**EXERCISE INSTRUCTIONS**
Each record below must be written out again in exactly the same form.

**GIVEN DATA**
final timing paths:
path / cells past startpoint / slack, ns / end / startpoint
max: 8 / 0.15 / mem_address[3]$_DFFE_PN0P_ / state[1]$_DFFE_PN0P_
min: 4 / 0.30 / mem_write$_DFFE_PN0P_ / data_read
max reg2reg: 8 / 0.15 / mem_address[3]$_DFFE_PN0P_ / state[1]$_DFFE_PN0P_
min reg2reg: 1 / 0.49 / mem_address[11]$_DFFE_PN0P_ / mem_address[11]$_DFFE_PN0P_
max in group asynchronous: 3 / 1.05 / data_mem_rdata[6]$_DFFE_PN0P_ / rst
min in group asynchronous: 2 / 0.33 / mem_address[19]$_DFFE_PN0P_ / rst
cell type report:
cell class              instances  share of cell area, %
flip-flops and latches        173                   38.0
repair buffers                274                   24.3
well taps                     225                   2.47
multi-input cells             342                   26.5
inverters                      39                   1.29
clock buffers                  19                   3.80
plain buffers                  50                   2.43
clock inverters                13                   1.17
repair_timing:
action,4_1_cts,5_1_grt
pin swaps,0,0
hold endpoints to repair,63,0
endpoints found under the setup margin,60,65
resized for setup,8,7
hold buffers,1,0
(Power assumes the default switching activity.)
File: src/rtl/bus_ctrl_pkg.sv
// Shared types for the two-core coherence bus controller: FSM states,
// RAM status codes and request classes.
package bus_ctrl_pkg;

   typedef enum logic [3:0] {
      IDLE,
      IREAD,
      WB0,
      WB1,
      SNOOP,
      C2C0,
      C2C1,
      LD0,
      LD1,
      INV
   } state_t;

   typedef enum logic [1:0] {
      RS_FREE   = 2'd0,
      RS_BUSY   = 2'd1,
      RS_ACCESS = 2'd2,
      RS_ERROR  = 2'd3
   } ramstate_t;

   // Listed from highest to lowest priority.
   typedef enum logic [1:0] {
      CLS_WB,
      CLS_FETCH,
      CLS_UPG,
      CLS_IREAD
   } cls_t;

endpackage

File: src/rtl/rr_arbiter.sv
// Two-requester round-robin arbiter. The `last` bit names the core that
// wins the next tie.
module rr_arbiter (
   input  logic       CLK,
   input  logic       RST,
   input  logic [1:0] req,
   input  logic       en,
   output logic       gnt
);

   logic last;

   always_comb begin
      if (req == 2'b11) gnt = last;
      else              gnt = req[1];
   end

   // Only contested grants move `last`, so an uncontested grant does not
   // cost the other core its turn at the next collision.
   always_ff @(posedge CLK) begin
      if (RST)                         last <= 1'b0;
      else if (en && (req == 2'b11))   last <= ~gnt;
   end

endmodule
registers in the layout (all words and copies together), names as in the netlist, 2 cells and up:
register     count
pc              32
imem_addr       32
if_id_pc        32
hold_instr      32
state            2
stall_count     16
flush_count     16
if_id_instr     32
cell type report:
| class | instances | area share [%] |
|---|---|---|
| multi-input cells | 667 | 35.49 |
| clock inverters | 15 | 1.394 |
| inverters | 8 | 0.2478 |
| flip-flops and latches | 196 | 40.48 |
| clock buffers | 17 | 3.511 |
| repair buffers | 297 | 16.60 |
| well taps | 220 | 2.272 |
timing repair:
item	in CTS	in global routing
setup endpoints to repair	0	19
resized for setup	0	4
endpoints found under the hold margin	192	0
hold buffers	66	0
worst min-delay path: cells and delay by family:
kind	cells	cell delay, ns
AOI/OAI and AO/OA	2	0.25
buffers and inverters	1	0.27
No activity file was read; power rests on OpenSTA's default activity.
==> src/rtl/lcd_pkg.sv <==
// Shared constants and state encoding for the LCD update scheduler.
package lcd_pkg;

  localparam int         LINE_LENGTH = 16;
  localparam logic [7:0] CHAR_SPACE  = 8'h20;

  typedef enum bit [2:0] {
    IDLE,
    LATCH,
    START,
    WAIT_DONE,
    ACK,
    GAP
  } sched_state_t;

endpackage
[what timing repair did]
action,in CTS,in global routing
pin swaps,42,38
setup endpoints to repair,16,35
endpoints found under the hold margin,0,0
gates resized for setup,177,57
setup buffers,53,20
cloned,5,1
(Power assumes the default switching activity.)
## config.mk

```make
export PLATFORM = sky130hd
export DESIGN_NAME = scale_cache_reader_flat
export DESIGN_NICKNAME = d
export VERILOG_FILES = /design/src/rtl/scale_cache_reader_if.sv /design/src/rtl/scale_cache_reader.sv /design/src/flat_wrapper.sv
export SDC_FILE = /design/constraint.sdc
export NUM_CORES = 1
export LEC_CHECK = 0
export ABC_AREA = 1
export BUFFER_PORTS_ARGS = -buffer_cell sky130_fd_sc_hd__buf_4
export CAP_MARGIN = 20
export CORE_UTILIZATION = 41
export CTS_BUF_LIST = sky130_fd_sc_hd__clkbuf_16
export DETAILED_ROUTE_END_ITERATION = 10
export PLACE_DENSITY_LB_ADDON = 0.12
export SLEW_MARGIN = 10
export SYNTH_ARGS = -nofsm -noshare
export SYNTH_HDL_FRONTEND = slang
export SYNTH_SLANG_ARGS = --single-unit
```

## constraint.sdc

```tcl
create_clock -name clk -period 3.43 [get_ports clk]
set_input_delay 0.343 -clock clk [delete_from_list [all_inputs] [get_ports clk]]
set_output_delay 0.343 -clock clk [all_outputs]
set_load 0.05 [all_outputs]
```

**EXERCISE SOLUTION**
final timing paths:
path / cells past startpoint / slack, ns / end / startpoint
max: 8 / 0.15 / mem_address[3]$_DFFE_PN0P_ / state[1]$_DFFE_PN0P_
min: 4 / 0.30 / mem_write$_DFFE_PN0P_ / data_read
max reg2reg: 8 / 0.15 / mem_address[3]$_DFFE_PN0P_ / state[1]$_DFFE_PN0P_
min reg2reg: 1 / 0.49 / mem_address[11]$_DFFE_PN0P_ / mem_address[11]$_DFFE_PN0P_
max in group asynchronous: 3 / 1.05 / data_mem_rdata[6]$_DFFE_PN0P_ / rst
min in group asynchronous: 2 / 0.33 / mem_address[19]$_DFFE_PN0P_ / rst
cell type report:
cell class              instances  share of cell area, %
flip-flops and latches        173                   38.0
repair buffers                274                   24.3
well taps                     225                   2.47
multi-input cells             342                   26.5
inverters                      39                   1.29
clock buffers                  19                   3.80
plain buffers                  50                   2.43
clock inverters                13                   1.17
repair_timing:
action,4_1_cts,5_1_grt
pin swaps,0,0
hold endpoints to repair,63,0
endpoints found under the setup margin,60,65
resized for setup,8,7
hold buffers,1,0
(Power assumes the default switching activity.)
File: src/rtl/bus_ctrl_pkg.sv
// Shared types for the two-core coherence bus controller: FSM states,
// RAM status codes and request classes.
package bus_ctrl_pkg;

   typedef enum logic [3:0] {
      IDLE,
      IREAD,
      WB0,
      WB1,
      SNOOP,
      C2C0,
      C2C1,
      LD0,
      LD1,
      INV
   } state_t;

   typedef enum logic [1:0] {
      RS_FREE   = 2'd0,
      RS_BUSY   = 2'd1,
      RS_ACCESS = 2'd2,
      RS_ERROR  = 2'd3
   } ramstate_t;

   // Listed from highest to lowest priority.
   typedef enum logic [1:0] {
      CLS_WB,
      CLS_FETCH,
      CLS_UPG,
      CLS_IREAD
   } cls_t;

endpackage

File: src/rtl/rr_arbiter.sv
// Two-requester round-robin arbiter. The `last` bit names the core that
// wins the next tie.
module rr_arbiter (
   input  logic       CLK,
   input  logic       RST,
   input  logic [1:0] req,
   input  logic       en,
   output logic       gnt
);

   logic last;

   always_comb begin
      if (req == 2'b11) gnt = last;
      else              gnt = req[1];
   end

   // Only contested grants move `last`, so an uncontested grant does not
   // cost the other core its turn at the next collision.
   always_ff @(posedge CLK) begin
      if (RST)                         last <= 1'b0;
      else if (en && (req == 2'b11))   last <= ~gnt;
   end

endmodule
registers in the layout (all words and copies together), names as in the netlist, 2 cells and up:
register     count
pc              32
imem_addr       32
if_id_pc        32
hold_instr      32
state            2
stall_count     16
flush_count     16
if_id_instr     32
cell type report:
| class | instances | area share [%] |
|---|---|---|
| multi-input cells | 667 | 35.49 |
| clock inverters | 15 | 1.394 |
| inverters | 8 | 0.2478 |
| flip-flops and latches | 196 | 40.48 |
| clock buffers | 17 | 3.511 |
| repair buffers | 297 | 16.60 |
| well taps | 220 | 2.272 |
timing repair:
item	in CTS	in global routing
setup endpoints to repair	0	19
resized for setup	0	4
endpoints found under the hold margin	192	0
hold buffers	66	0
worst min-delay path: cells and delay by family:
kind	cells	cell delay, ns
AOI/OAI and AO/OA	2	0.25
buffers and inverters	1	0.27
No activity file was read; power rests on OpenSTA's default activity.
==> src/rtl/lcd_pkg.sv <==
// Shared constants and state encoding for the LCD update scheduler.
package lcd_pkg;

  localparam int         LINE_LENGTH = 16;
  localparam logic [7:0] CHAR_SPACE  = 8'h20;

  typedef enum bit [2:0] {
    IDLE,
    LATCH,
    START,
    WAIT_DONE,
    ACK,
    GAP
  } sched_state_t;

endpackage
[what timing repair did]
action,in CTS,in global routing
pin swaps,42,38
setup endpoints to repair,16,35
endpoints found under the hold margin,0,0
gates resized for setup,177,57
setup buffers,53,20
cloned,5,1
(Power assumes the default switching activity.)
## config.mk

```make
export PLATFORM = sky130hd
export DESIGN_NAME = scale_cache_reader_flat
export DESIGN_NICKNAME = d
export VERILOG_FILES = /design/src/rtl/scale_cache_reader_if.sv /design/src/rtl/scale_cache_reader.sv /design/src/flat_wrapper.sv
export SDC_FILE = /design/constraint.sdc
export NUM_CORES = 1
export LEC_CHECK = 0
export ABC_AREA = 1
export BUFFER_PORTS_ARGS = -buffer_cell sky130_fd_sc_hd__buf_4
export CAP_MARGIN = 20
export CORE_UTILIZATION = 41
export CTS_BUF_LIST = sky130_fd_sc_hd__clkbuf_16
export DETAILED_ROUTE_END_ITERATION = 10
export PLACE_DENSITY_LB_ADDON = 0.12
export SLEW_MARGIN = 10
export SYNTH_ARGS = -nofsm -noshare
export SYNTH_HDL_FRONTEND = slang
export SYNTH_SLANG_ARGS = --single-unit
```

## constraint.sdc

```tcl
create_clock -name clk -period 3.43 [get_ports clk]
set_input_delay 0.343 -clock clk [delete_from_list [all_inputs] [get_ports clk]]
set_output_delay 0.343 -clock clk [all_outputs]
set_load 0.05 [all_outputs]
```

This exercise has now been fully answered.